Government only signed vaccine pass contract in October

The disclosure by Chris Hipkins in Question Time today that the Ministry of Health only signed its contract with MATTR to develop a vaccine pass for domestic use in New Zealand on October 13 is staggering, says National’s Covid spokesperson Chris Bishop.

The disclosure by Chris Hipkins in Question Time today that the Ministry of Health only signed its contract with MATTR to develop a vaccine pass for domestic use in New Zealand on October 13 is staggering, says National’s Covid spokesperson Chris Bishop.

“It’s been obvious to everyone since the start of the year that New Zealand would need proof of vaccination and a vaccine certificate in some form, but only in recent months has the Government bothered to do any work to get a scheme ready.

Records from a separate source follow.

### config.mk
export PLATFORM = sky130hd
export DESIGN_NAME = lsab_bank
export DESIGN_NICKNAME = d
export VERILOG_FILES = /design/src/core/lsab_pkg.sv /design/src/core/lsab_bank.sv /design/src/core/lsab_switch.sv
export SDC_FILE = /design/constraint.sdc
export NUM_CORES = 1
export LEC_CHECK = 0
export BUFFER_PORTS_ARGS = -buffer_cell sky130_fd_sc_hd__buf_2
export CORE_MARGIN = 8
export CORE_UTILIZATION = 51
export CTS_BUF_LIST = sky130_fd_sc_hd__clkbuf_8
export CTS_CLUSTER_SIZE = 16
export DETAILED_ROUTE_END_ITERATION = 8
export GPL_TIMING_DRIVEN = 0
export PLACE_DENSITY_LB_ADDON = 0.25
export SYNTH_ARGS = -nofsm -noshare
export SYNTH_HDL_FRONTEND = slang
export SYNTH_SLANG_ARGS = --single-unit
### constraint.sdc
create_clock -name clk_sys_i -period 2.6 [get_ports clk_sys_i]
set_input_delay 0.13 -clock clk_sys_i [delete_from_list [all_inputs] [get_ports clk_sys_i]]
set_output_delay 0.13 -clock clk_sys_i [all_outputs]
set_load 0.02 [all_outputs]
[src/core/wdog_pkg.sv]
// constants shared by the watchdog block: register map, field layout, service bytes, timing
// assumes a 250 MHz core clock; one machine cycle is a fixed number of core clocks
package wdog_pkg;
    // register indices; the lite-bus byte address is four times the index
    localparam logic [7:0] ADDR_SERVICE   = 8'ha6;
    localparam logic [7:0] ADDR_SELECT    = 8'ha7;
    localparam logic [7:0] ADDR_STATUS    = 8'ha8;
    localparam logic [7:0] ADDR_POWER     = 8'hac;
    // service sequence bytes
    localparam logic [7:0] SERVICE_FIRST  = 8'h1e;
    localparam logic [7:0] SERVICE_SECOND = 8'he1;
    // select register layout
    localparam int         SEL_WIDTH      = 3;
    localparam logic [2:0] SEL_RESET      = 3'h0;
    // power control bits
    localparam int         PWR_IDLE_BIT   = 0;
    localparam int         PWR_DOWN_BIT   = 1;
    // counter sizes
    localparam int         COUNT_WIDTH    = 14;
    localparam int         PRESCALE_WIDTH = 7;
    localparam int         MCYCLE_OSC     = 12;
    localparam int         PULSE_OSC      = 96;
    // axi responses
    localparam logic [1:0] RESP_OKAY      = 2'h0;
    localparam logic [1:0] RESP_SLVERR    = 2'h2;
endpackage

[src/core/wdog_sync.sv]
// three-stage synchroniser for a pin level; output changes once stages two and three agree
// assumes the pin is asynchronous to the core clock
module wdog_sync #(
    parameter logic INIT = 1'b1
) (
    input  wire logic clk,
    input  wire logic rst_n,
    input  wire logic din,
    output logic      dout
);
    logic [2:0] stage;
    logic [2:0] next_stage;
    logic       next_dout;

    always_comb begin
        next_stage = {stage[1:0], din};
        next_dout  = (stage[2] == stage[1]) ? stage[2] : dout;
    end

    always_ff @(posedge clk or negedge rst_n) begin
        if (!rst_n) begin
            stage <= {3{INIT}};
            dout  <= INIT;
        end else begin
            stage <= next_stage;
            dout  <= next_dout;
        end
    end
endmodule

“Now we have the explanation as to why vaccine certificates aren’t ready to go right now – the Government only authorised the development of a certificate in July, and it took until October 13 before the Ministry signed its contract with MATTR to develop the vaccine pass system.

“This isn’t a trivial matter. Vaccine certificates are the underpinning of the Covid Protection Framework, which the Prime Minister and Director-General of Health said yesterday was better than the current alert level framework. But no certificates means no traffic light framework.

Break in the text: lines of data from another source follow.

[src/write_buffer.sv]
/*
 * Small write buffer holding posted core writes for one data memory.
 * Assumes the caller pops only while not empty and gates both sides in wait states.
 */
`timescale 1ns/100ps
module write_buffer
    import dma_share_pkg::*;
#(
    parameter int WIDTH = MEM_AW + MEM_DW,
    parameter int DEPTH = WBUF_DEPTH
) (
    // Clock and reset
    input wire logic clk,
    input wire logic arst_n,
    // Fill side
    input wire logic pushValid,
    input wire logic [WIDTH-1:0] pushData,
    output logic pushReady,
    // Drain side
    input wire logic popTake,
    output logic popValid,
    output logic [WIDTH-1:0] popData,
    // Levels
    output logic full,
    output logic empty
);
    localparam int PW = (DEPTH > 1) ? $clog2(DEPTH) : 1;
    localparam int CW = $clog2(DEPTH + 1);
    localparam logic [CW-1:0] FULL_COUNT = CW'(DEPTH);

    typedef struct packed {
        logic [PW-1:0] wrPtr;
        logic [PW-1:0] rdPtr;
        logic [CW-1:0] count;
    } wb_state_t;

    wb_state_t st_r;
    wb_state_t st_nxt;
    logic [WIDTH-1:0] mem [DEPTH];
    logic doPush;
    logic doPop;

    function automatic logic [PW-1:0] nextPtr(input logic [PW-1:0] p);
        if (p == PW'(DEPTH - 1)) begin
            return '0;
        end
        return p + PW'(1);
    endfunction

    assign full = (st_r.count == FULL_COUNT);
    assign empty = (st_r.count == '0);
    assign pushReady = !full;
    assign popValid = !empty;
    assign popData = mem[st_r.rdPtr];
    assign doPush = pushValid && !full;
    assign doPop = popTake && !empty;

    always_comb begin
        st_nxt = st_r;
        if (doPush) begin
            st_nxt.wrPtr = nextPtr(st_r.wrPtr);
        end
        if (doPop) begin
            st_nxt.rdPtr = nextPtr(st_r.rdPtr);
        end
        if (doPush && !doPop) begin
            st_nxt.count = st_r.count + CW'(1);
        end else if (doPop && !doPush) begin
            st_nxt.count = st_r.count - CW'(1);
        end
    end

    always_ff @(posedge clk or negedge arst_n) begin
        if (!arst_n) begin
            st_r <= '0;
        end else begin
            st_r <= st_nxt;
        end
    end

    always_ff @(posedge clk) begin
        if (doPush) begin
            mem[st_r.wrPtr] <= pushData;
        end
    end

    AST_WB_FULL_REFUSE: assert property (@(posedge clk) disable iff (!arst_n)
        (full && pushValid && !popTake) |=> (full && $stable(st_r.wrPtr)))
        else $error("write buffer accepted a push while full");
    AST_WB_POP_COUNT: assert property (@(posedge clk) disable iff (!arst_n)
        (popTake && !empty && !pushValid) |=> (st_r.count == $past(st_r.count) - CW'(1)))
        else $error("write buffer count did not drop on pop");
endmodule

[config.mk]
export PLATFORM = sky130hd
export DESIGN_NAME = dma_share_guard
export DESIGN_NICKNAME = d
export VERILOG_FILES = /design/src/dma_share_pkg.sv /design/src/dma_share_guard.sv /design/src/write_buffer.sv
export SDC_FILE = /design/constraint.sdc
export NUM_CORES = 1
export LEC_CHECK = 0
export BUFFER_PORTS_ARGS = -buffer_cell sky130_fd_sc_hd__clkbuf_2
export CELL_PAD_IN_SITES_DETAIL_PLACEMENT = 1
export CELL_PAD_IN_SITES_GLOBAL_PLACEMENT = 1
export CORE_MARGIN = 3
export CORE_UTILIZATION = 47
export CTS_CLUSTER_DIAMETER = 80
export DETAILED_ROUTE_END_ITERATION = 7
export MAX_ROUTING_LAYER = met4
export PLACE_DENSITY_LB_ADDON = 0.1
export SLEW_MARGIN = 30
export SYNTH_ARGS = -nofsm -noshare
export SYNTH_HDL_FRONTEND = slang
export SYNTH_SLANG_ARGS = --single-unit
[constraint.sdc]
create_clock -name clk -period 6.35 [get_ports clk]
set_input_delay 0.3175 -clock clk [delete_from_list [all_inputs] [get_ports clk]]
set_output_delay 0.3175 -clock clk [all_outputs]
set_load 0.02 [all_outputs]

“If we had vaccine certificates right now, Auckland would be a markedly different place. Aucklanders could leave the region and travel to see loved ones. Hospitality could open. People could go back to work.

“The fact we don’t have vaccine certificates right now is the fault of this lazy, incompetent Government that simply had no backup plan if elimination failed.

“A sensible, competent Government would have been doing work on vaccine passes since February.

“This Government sat on its hands and put it in the too hard basket.

“Every other OECD country has a form of vaccine pass. New Zealand doesn’t and we are now seeing the consequences every day of not having one.

“This is a public policy failure of epic proportions.”